● **Problem**
State how many lines of the data below hold the string "congestion", giving nothing but the number.

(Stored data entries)
◆ ◆ ◆ ◆ ◆
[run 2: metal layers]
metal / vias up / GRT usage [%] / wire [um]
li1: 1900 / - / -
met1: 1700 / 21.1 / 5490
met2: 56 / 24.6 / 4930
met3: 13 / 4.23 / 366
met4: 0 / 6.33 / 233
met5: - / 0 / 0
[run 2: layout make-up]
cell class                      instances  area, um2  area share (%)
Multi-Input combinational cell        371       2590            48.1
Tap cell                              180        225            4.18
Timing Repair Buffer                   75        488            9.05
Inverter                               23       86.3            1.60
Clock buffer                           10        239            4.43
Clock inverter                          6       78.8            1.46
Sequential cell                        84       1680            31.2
==> src/rtl/tl_grant_pkg.sv <==
// Shared constants and types for the AXI4 R/B to TileLink Grant converter.
package tl_grant_pkg;

  localparam int TL_ID_W   = 2;
  localparam int TL_BEATS  = 8;
  localparam int TL_BEAT_W = $clog2(TL_BEATS);

  localparam logic [3:0] G_PUT_ACK        = 4'd1;
  localparam logic [3:0] G_GET_DATA_BEAT  = 4'd3;
  localparam logic [3:0] G_GET_DATA_BLOCK = 4'd4;

  typedef struct packed {
    logic                 valid;
    logic                 is_write;
    logic                 is_block;
    logic [TL_BEAT_W-1:0] addr_beat;
  } trk_entry_t;

  typedef enum logic {
    S_IDLE,
    S_R_BURST
  } state_e;

endpackage

==> src/rtl/grant_tracker_table.sv <==
// Per-ID outstanding-transaction table: written on allocate, cleared on free,
// looked up combinationally by the R and B channel IDs.
module grant_tracker_table
  import tl_grant_pkg::*;
#(
  parameter int ID_W = TL_ID_W
) (
  input  logic                 clk,
  input  logic                 reset,
  input  logic                 alloc_i,
  input  logic [ID_W-1:0]      alloc_id_i,
  input  logic                 alloc_is_write_i,
  input  logic                 alloc_is_block_i,
  input  logic [TL_BEAT_W-1:0] alloc_addr_beat_i,
  input  logic                 free_i,
  input  logic [ID_W-1:0]      free_id_i,
  input  logic [ID_W-1:0]      r_id_i,
  input  logic [ID_W-1:0]      b_id_i,
  output trk_entry_t           r_entry_o,
  output trk_entry_t           b_entry_o,
  output logic [2**ID_W-1:0]   busy_o
);

  localparam int NUM = 2**ID_W;

  trk_entry_t tbl_q [NUM];
  trk_entry_t tbl_d [NUM];

  // Free is applied after allocate so it wins on a same-ID collision.
  always_comb begin
    tbl_d = tbl_q;
    if (alloc_i) tbl_d[alloc_id_i] = '{1'b1, alloc_is_write_i, alloc_is_block_i, alloc_addr_beat_i};
    if (free_i)  tbl_d[free_id_i].valid = 1'b0;
  end

  always_ff @(posedge clk) begin
    if (reset) tbl_q <= '{default: '0};
    else       tbl_q <= tbl_d;
  end

  always_comb begin
    busy_o = '0;
    for (int i = 0; i < NUM; i++) busy_o[i] = tbl_q[i].valid;
  end

  assign r_entry_o = tbl_q[r_id_i];
  assign b_entry_o = tbl_q[b_id_i];

endmodule

==> src/rtl/tl_grant_from_axi4.sv <==
// Merges AXI4 R and B responses onto a single TileLink Grant channel;
// R bursts are never interleaved and protocol violations raise a sticky error.
module tl_grant_from_axi4
  import tl_grant_pkg::*;
#(
  parameter int DATA_W = 64,
  parameter int ID_W   = TL_ID_W,
  parameter int BEATS  = TL_BEATS
) (
  input  logic                 clk,
  input  logic                 reset,
  input  logic                 io_alloc_valid,
  output logic                 io_alloc_ready,
  input  logic [ID_W-1:0]      io_alloc_id,
  input  logic                 io_alloc_is_write,
  input  logic                 io_alloc_is_block,
  input  logic [TL_BEAT_W-1:0] io_alloc_addr_beat,
  input  logic                 io_r_valid,
  output logic                 io_r_ready,
  input  logic [ID_W-1:0]      io_r_id,
  input  logic [DATA_W-1:0]    io_r_data,
  input  logic [1:0]           io_r_resp,
  input  logic                 io_r_last,
  input  logic                 io_b_valid,
  output logic                 io_b_ready,
  input  logic [ID_W-1:0]      io_b_id,
  input  logic [1:0]           io_b_resp,
  output logic                 io_grant_valid,
  input  logic                 io_grant_ready,
  output logic [TL_BEAT_W-1:0] io_grant_bits_addr_beat,
  output logic [ID_W-1:0]      io_grant_bits_client_xact_id,
  output logic                 io_grant_bits_manager_xact_id,
  output logic                 io_grant_bits_is_builtin_type,
  output logic [3:0]           io_grant_bits_g_type,
  output logic [DATA_W-1:0]    io_grant_bits_data,
  output logic [2**ID_W-1:0]   io_busy,
  output logic                 io_err
);

  localparam logic [TL_BEAT_W-1:0] BEAT_LAST = TL_BEAT_W'(BEATS - 1);

  state_e               state_q, state_d;
  logic [TL_BEAT_W-1:0] cnt_q, cnt_d;
  logic [ID_W-1:0]      burst_id_q, burst_id_d;
  logic                 err_q, err_d;
  logic                 free;
  logic [ID_W-1:0]      free_id;
  trk_entry_t           r_entry, b_entry;
  logic                 r_ok, b_ok, alloc_fire;
  logic                 unused_bits;

  assign io_alloc_ready = !io_busy[io_alloc_id];
  assign alloc_fire     = io_alloc_valid && io_alloc_ready;
  assign unused_bits    = ^{io_r_resp, io_b_resp, b_entry.is_block, b_entry.addr_beat};

  grant_tracker_table #(.ID_W(ID_W)) u_table (
    .clk               (clk),
    .reset             (reset),
    .alloc_i           (alloc_fire),
    .alloc_id_i        (io_alloc_id),
    .alloc_is_write_i  (io_alloc_is_write),
    .alloc_is_block_i  (io_alloc_is_block),
    .alloc_addr_beat_i (io_alloc_addr_beat),
    .free_i            (free),
    .free_id_i         (free_id),
    .r_id_i            (io_r_id),
    .b_id_i            (io_b_id),
    .r_entry_o         (r_entry),
    .b_entry_o         (b_entry),
    .busy_o            (io_busy)
  );

  assign r_ok = r_entry.valid && !r_entry.is_write;
  assign b_ok = b_entry.valid &&  b_entry.is_write;

  assign io_grant_bits_manager_xact_id = 1'b0;
  assign io_grant_bits_is_builtin_type = 1'b1;
  assign io_err                        = err_q;

  always_comb begin
    state_d                      = state_q;
    cnt_d                        = cnt_q;
    burst_id_d                   = burst_id_q;
    err_d                        = err_q;
    free                         = 1'b0;
    free_id                      = io_r_id;
    io_r_ready                   = 1'b0;
    io_b_ready                   = 1'b0;
    io_grant_valid               = 1'b0;
    io_grant_bits_g_type         = G_PUT_ACK;
    io_grant_bits_addr_beat      = '0;
    io_grant_bits_client_xact_id = io_r_id;
    io_grant_bits_data           = '0;
    unique case (state_q)
      S_IDLE: begin
        if (io_b_valid) begin
          io_grant_bits_client_xact_id = io_b_id;
          if (!b_ok) begin
            io_b_ready = 1'b1;
            err_d      = 1'b1;
          end else begin
            io_grant_valid = 1'b1;
            io_b_ready     = io_grant_ready;
            free           = io_grant_ready;
            free_id        = io_b_id;
          end
        end else if (io_r_valid) begin
          if (!r_ok) begin
            io_r_ready = 1'b1;
            err_d      = 1'b1;
          end else begin
            io_grant_valid     = 1'b1;
            io_r_ready         = io_grant_ready;
            io_grant_bits_data = io_r_data;
            if (r_entry.is_block) begin
              io_grant_bits_g_type    = G_GET_DATA_BLOCK;
              io_grant_bits_addr_beat = cnt_q;
            end else begin
              io_grant_bits_g_type    = G_GET_DATA_BEAT;
              io_grant_bits_addr_beat = r_entry.addr_beat;
            end
            if (io_grant_ready) begin
              if (r_entry.is_block && !io_r_last) begin
                state_d    = S_R_BURST;
                cnt_d      = cnt_q + 1'b1;
                burst_id_d = io_r_id;
              end else begin
                free = 1'b1;
                // A block read ending on its first beat is an early last.
                if (r_entry.is_block) err_d = 1'b1;
              end
            end
          end
        end
      end
      S_R_BURST: begin
        if (io_r_valid && (io_r_id == burst_id_q)) begin
          io_grant_valid          = 1'b1;
          io_r_ready              = io_grant_ready;
          io_grant_bits_data      = io_r_data;
          io_grant_bits_g_type    = G_GET_DATA_BLOCK;
          io_grant_bits_addr_beat = cnt_q;
          if (io_grant_ready) begin
            if ((cnt_q == BEAT_LAST) || io_r_last) begin
              free    = 1'b1;
              free_id = burst_id_q;
              cnt_d   = '0;
              state_d = S_IDLE;
              if ((cnt_q == BEAT_LAST) != io_r_last) err_d = 1'b1;
            end else begin
              cnt_d = cnt_q + 1'b1;
            end
          end
        end
      end
      default: state_d = S_IDLE;
    endcase
    if (reset) begin
      io_grant_valid = 1'b0;
      io_r_ready     = 1'b0;
      io_b_ready     = 1'b0;
      free           = 1'b0;
    end
  end

  always_ff @(posedge clk) begin
    if (reset) begin
      state_q    <= S_IDLE;
      cnt_q      <= '0;
      burst_id_q <= '0;
      err_q      <= 1'b0;
    end else begin
      state_q    <= state_d;
      cnt_q      <= cnt_d;
      burst_id_q <= burst_id_d;
      err_q      <= err_d;
    end
  end

endmodule

==> config.mk <==
export PLATFORM = sky130hd
export DESIGN_NAME = tl_grant_from_axi4
export DESIGN_NICKNAME = d
export VERILOG_FILES = /design/src/rtl/tl_grant_pkg.sv /design/src/rtl/grant_tracker_table.sv /design/src/rtl/tl_grant_from_axi4.sv
export SDC_FILE = /design/constraint.sdc
export NUM_CORES = 1
export LEC_CHECK = 0
export ABC_AREA = 0
export CAP_MARGIN = 40
export CORE_AREA = 5 5 101 75
export DETAILED_ROUTE_END_ITERATION = 10
export DIE_AREA = 0 0 106 80
export PLACE_DENSITY = 0.84
export SLEW_MARGIN = 20
export SYNTH_ARGS = -nofsm -noshare
export SYNTH_HDL_FRONTEND = slang
export SYNTH_SLANG_ARGS = --single-unit
==> constraint.sdc <==
create_clock -name clk -period 5.6 [get_ports clk]
set_clock_uncertainty 0.05 [all_clocks]
set_input_delay 1.4 -clock clk [delete_from_list [all_inputs] [get_ports clk]]
set_output_delay 1.4 -clock clk [all_outputs]
set_load 0.03 [all_outputs]
==> flow_metrics.tcl, run 1 <==
set metrics [dict create \
    status "finished clean" \
    finalNetCount 514 \
    cts_sinks 31 \
    place.gp.congestion 0.908 \
    viasPerCell 4.92 \
    ant_nets 0 \
    drt_iter0_markers 138 \
    clockBufferDepth 2 \
    grtUsageMet1_pct 24.9 \
    grt-ovfl-total 0 \
    nFillCells 582 \
    synthArstFlopShare_pct 0 \
    fin_crit_ns 5.36 \
    post_cts_buffers 0 \
    cts-root-buf "clkbuf_8" \
    grt_pass1_wl_mm 12.9 \
    seq_area_frac_synth_pct 26.9 \
    rsz0062_at_grt "no" \
    first_pass_iters 4 \
    timing.critical_path.mode_cell "clkdlybuf4s50_1" \
    reg2reg_to "cnt_q[0]" \
    utilization_pct 62.7 \
    synth_seq_cells 31 \
    maxSlewHeadroom_pct 41.8 \
    dp_hpwl_mm 7.03 \
    cap_violations 0 \
    io_buffers 162 \
    fmax_mhz 187 \
    arrival_ns 3.91 \
    initial_core_util_pct 35.4 \
    track_usage_pct 19.3 \
    die-height_um 80 \
    tightest_slew_ns 0.871 \
    synth_cell_types 45 \
    fin_tns_setup_ns 0 \
    cp_cell_sequence "clkdlybuf4s50_1 -> inv_1 -> mux4_2 -> nand2_1 -> nand2_2 -> buf_12 -> and2_1 -> clkdlybuf4s50_1" \
    rows 25 \
    ys.flop_type "dfxtp_1" \
    drc 0 \
    grt_max_degree 65 \
    layout_commonest_cell "clkdlybuf4s50_1" \
    drive_gt1_share_pct 7.51 \
    rrSetupSlack_ns 3.72 \
    mostFrequentLayoutCells "clkdlybuf4s50_1, and2_1, dfxtp_1, nor2_1, mux2i_1" \
    hold_path_class "reg2reg" \
    path_clk_slew_ns 0.06 \
    crit_type "in2out" \
    synth_warnings 0 \
    ir_drop_mv 0.128 \
    insertion_delay_ns 0.28 \
    min_period_over_period_pct 95.7 \
    grt_pass1_vias 2449 \
    dp_cells 499 \
    cts_resized 0 \
    syn_avg_cell_area_sq_um 8.44 \
    p_leak_nw 1.55 \
    cpMaxStageDelayCell "clkdlybuf4s50_1" \
    ctsHoldBuffers 0 \
    cts_tree "yes" \
    area_growth_pct 77.0 \
    met2_usage_pct 33.2 \
    hold_viol 0 \
    powerDensity_mw_per_mm2 146 \
    r2r_start "u_table.busy_o[2]" \
    cp-start-kind "input pin" \
    worst-path-max-fanout 64 \
    critPathLaunch "io_r_id[0]" \
    avgRoutedWirePerCell_um 16.9 \
    die_x_um 106 \
    busiest_layer "met2" \
    coreArea_sq_mm 0.00651 \
    grt_use_met3_pct 4.04 \
    numCtsBuffers 5 \
    netlist_instances 273 \
    cp-end-kind "primary output" \
    drv_slew 0 \
    n_antenna_cell 0 \
    drt-total-wl_mm 8.58 \
    required_ns 4.15 \
    syn-cell-area_sq_mm 0.00230 \
    die_area_sq_mm 0.00848 \
    vias 2492 \
    pin_count 170 \
    crit_end "io_grant_bits_data[47]" \
    htreeDepth 2 \
    critPathMaxStageDelay_ns 0.71 \
    finalNonFillerCells 507 \
    antenna_found_initial 0 \
    r2r_cells 5 \
    setup_viol 0 \
    synth_edf_count 0 \
]
[cell usage after synthesis (all sizes together) (3+ instances only)]
library cell,count,area [sq um]
and2,66,413
dfxtp,31,621
nor2,28,105
mux2i,25,250
clkbuf,14,52.6
inv,12,45.0
nand2,12,47.6
buf,10,78.8
a211oi,6,50.1
a21oi,6,30.0
mux4,6,135
nand2b,5,31.3
nor2b,5,31.3
nand3,4,20.0
nand4,4,25.0
o32ai,4,35.0
a22o,3,26.3
a31oi,3,18.8
ha,3,37.5
[area by class of cell]
cell class              count  area [sq um]  area share, %
inverters                  12          45.0           1.10
clock buffers               8           100           2.46
flip-flops and latches     31           621           15.2
well taps                  81           101           2.49
multi-input cells         207          1510           37.0
repair buffers            168          1700           41.7
[per-layer routing]
layer / vias to the layer above / wire (um)
li1: 1226 / -
met1: 1153 / 3460
met2: 104 / 4410
met3: 9 / 640
met4: 0 / 70
met5: - / 0
[metrics by stage]
| step | power, mW | hold WS (ns) | setup slack [ns] | area [sq um] |
|---|---|---|---|---|
| after floorplan | 0.316 | 0.405 | 1.08 | 2310 |
| after global placement | 0.401 | 0.418 | 0.284 | 3980 |
| after detailed placement | 0.404 | 0.431 | 0.254 | 3980 |
| after CTS | 0.602 | 0.447 | 0.250 | 4080 |
| after global routing | 0.623 | 0.481 | 0.146 | 4080 |
| final | 0.595 | 0.441 | 0.240 | 4080 |
[power breakdown]
| group | switching [mW] | internal [mW] |
|---|---|---|
| clock | 0.0835 | 0.112 |
| combinational | 0.0726 | 0.0930 |
| sequential | 0.00665 | 0.228 |
| total | 0.163 | 0.433 |
[cells by family (layout without fill, tap and decap cells)]
logic type	after synthesis	after routing	synth area share (%)
other cells	2	3	0.326
mux	33	33	17.7
fa+ha+maj	3	3	1.63
flops	31	31	26.9
xor+xnor	2	2	0.761
buf+inv	36	188	7.66
compound gates	33	33	11.4
simple gates	133	133	33.6
[how the worst min path moves through the flow]
stage / startpoint / to / cells after the start
2_1_floorplan: register / register / 2
3_3_place_gp: register / register / 2
3_5_place_dp: register / register / 2
4_1_cts: register / register / 2
5_1_grt: register / register / 2
6_report: register / register / 2
[worst max-delay path: cells and delay by family]
kind,cells,cell delay (ns)
and+or+nand+nor,3,0.36
buffers and inverters,4,1.78
muxes,1,0.35
No activity file was read; power rests on OpenSTA's default activity.
==> run 2: changes to the inputs <==
CORE_AREA = 5 5 102 75   (was 5 5 101 75)
DIE_AREA = 0 0 107 80   (was 0 0 106 80)
PLACE_DENSITY = 0.85   (was 0.84)
SYNTH_HIERARCHICAL = 1   (was not set)
clock period = 6.3 ns   (was 5.6 ns; I/O delays follow)
==> flow_metrics.tcl, run 2 <==
set metrics [dict create \
    status "finished clean" \
    cp-end-kind "primary output" \
    syn-cell-area_sq_mm 0.00232 \
    crit_type "in2out" \
    rrSetupSlack_ns 4.16 \
    avgRoutedWirePerCell_um 16.8 \
    finalNetCount 504 \
    required_ns 4.68 \
    clockPowerShare_pct 31.0 \
    cpMaxStageDelayCell "clkdlybuf4s50_1" \
    p_leak_nw 1.73 \
    grt_max_degree 37 \
    pin_count 170 \
    cts_tree "yes" \
    critPathMaxStageDelay_ns 0.68 \
    path_clk_slew_ns 0.07 \
    cp-start-kind "input pin" \
    p_seq_share_pct 40.6 \
    viasPerCell 4.82 \
    area_growth_pct 68.9 \
    utilization_pct 59.8 \
    drv_slew 0 \
    die_x_um 107 \
    numCtsBuffers 5 \
    fin_tns_setup_ns 0 \
    r2r_cells 7 \
    fmax_mhz 167 \
    maxSlewHeadroom_pct 65.4 \
    reg2reg_to "u_table/busy_o[0]" \
    hold_viol 0 \
    drt_iter0_markers 94 \
    rows 25 \
    fin_crit_ns 6.00 \
    powerDensity_mw_per_mm2 130 \
    place.gp.congestion 0.826 \
    track_usage_pct 18.1 \
    ff_latch_area_sq_um 621 \
    hold_path_class "reg2reg" \
    timing.critical_path.mode_cell "clkdlybuf4s50_1" \
    vias 2387 \
    setup_viol 0 \
    combPwrFrac_pct 28.4 \
    worst-path-max-fanout 5 \
    min-delay-start "io_err" \
    netSwitchingPower_uw 140 \
    internal-power_uw 371 \
    min_period_over_period_pct 95.2 \
    swShare_pct 27.3 \
    io_buffers 162 \
    holdPathStages 2 \
    synth_warnings 6 \
    die_area_sq_mm 0.00856 \
    drive_gt1_share_pct 22.7 \
    dp_hpwl_mm 6.89 \
    cts_resized 0 \
    coreArea_sq_mm 0.00657 \
    clockBufferDepth 2 \
    insertion_delay_ns 0.28 \
    initial_core_util_pct 35.4 \
    ant_nets 0 \
    grt_pass1_vias 2300 \
    cts_sinks 31 \
    drt-total-wl_mm 8.32 \
    hold_path_end "io_err" \
    rsz0062_at_grt "no" \
    mostFrequentLayoutCells "clkdlybuf4s50_1, buf_4, and2_1, dfxtp_1, nand2b_1" \
    cp_cell_sequence "clkdlybuf4s50_1 -> mux4_2 -> and4bb_1 -> nand2_1 -> nor2_1 -> a22o_1 -> clkdlybuf4s50_1" \
    layout_commonest_cell "clkdlybuf4s50_1" \
    ctsHoldBuffers 0 \
    post_cts_buffers 0 \
    tightest_slew_ns 0.517 \
    netlist_instances 261 \
    syn_avg_cell_area_sq_um 8.90 \
    ir_drop_mv 0.0765 \
    nFillCells 592 \
    multiInputGateArea_sq_mm 0.00155 \
    cap_violations 0 \
    cts-root-buf "clkbuf_8" \
    grt_pass1_wl_mm 12.3 \
    antenna_found_initial 0 \
    die-height_um 80 \
    n_antenna_cell 0 \
    first_pass_iters 4 \
    arrival_ns 4.37 \
    htreeDepth 2 \
    grt-ovfl-total 0 \
    drc 0 \
]
[run 2: changes by cell type in the layout (fill, tap and decap cells not counted), sizes merged, moves of 4 or more]
| cell | change |
|---|---|
| clkdlybuf4s50 | -62 |
| buf | +60 |
| nand2b | +21 |
| nor2 | -21 |
| nand2 | -7 |
| nand3 | +6 |
| a211oi | -5 |
| o32ai | -4 |
[run 2: metal layers]
metal	GRT usage [%]	routed length, um	up-vias
li1	-	-	1186
met1	24.8	3690	1105
met2	29.0	4060	92
met3	4.20	547	4
met4	3.70	23	0
met5	0	0	-
[run 2: stage by stage]
step                      std cells  cell area, sq um  setup slack, ns  hold slack (ns)  total power [mW]
after global routing            495              3930            0.212            0.446             0.531
after global placement          488              3840            0.402            0.403             0.354
after CTS                       495              3930            0.348            0.420             0.514
final                           495              3930            0.302            0.412             0.511
after detailed placement        488              3840            0.383            0.410             0.357
after floorplan                 262              2330             1.04            0.396             0.278
[run 2: worst max-delay path by stage]
stage / from / to / slack [ns] / cells past startpoint
2_1_floorplan: io_r_id[0] / io_grant_bits_addr_beat[0] / 1.04 / 6
4_1_cts: io_r_id[0] / io_grant_bits_addr_beat[1] / 0.35 / 7
6_report: io_r_id[0] / io_grant_bits_addr_beat[1] / 0.30 / 7
5_1_grt: io_r_id[0] / io_grant_bits_addr_beat[2] / 0.21 / 7
3_3_place_gp: io_r_id[0] / io_grant_bits_addr_beat[1] / 0.40 / 7
3_5_place_dp: io_r_id[0] / io_grant_bits_addr_beat[1] / 0.38 / 7
[run 2: power by group through the flow]
stage,clock network (mW),registers [mW],logic [mW]
global placement,0,0.211,0.143
detailed placement,0,0.212,0.145
floorplan,0,0.211,0.0675
global route,0.169,0.208,0.154
finish,0.158,0.207,0.145
CTS,0.162,0.207,0.146
[run 2: cell type report]
class / count / area share (%)
Multi-Input combinational cell: 199 / 39.4
Sequential cell: 31 / 15.8
Inverter: 11 / 1.05
Tap cell: 81 / 2.58
Clock buffer: 6 / 2.10
Clock inverter: 1 / 0.128
Timing Repair Buffer: 166 / 39.0
[run 2: critical path: cells and delay by family]
family                 cells  cell delay [ns]
buffers and inverters      2             1.22
and+or+nand+nor            3             0.81
muxes                      1             0.52
AOI/OAI and AO/OA          1             0.24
◆ ◆ ◆ ◆ ◆
● **Answer to the problem**
2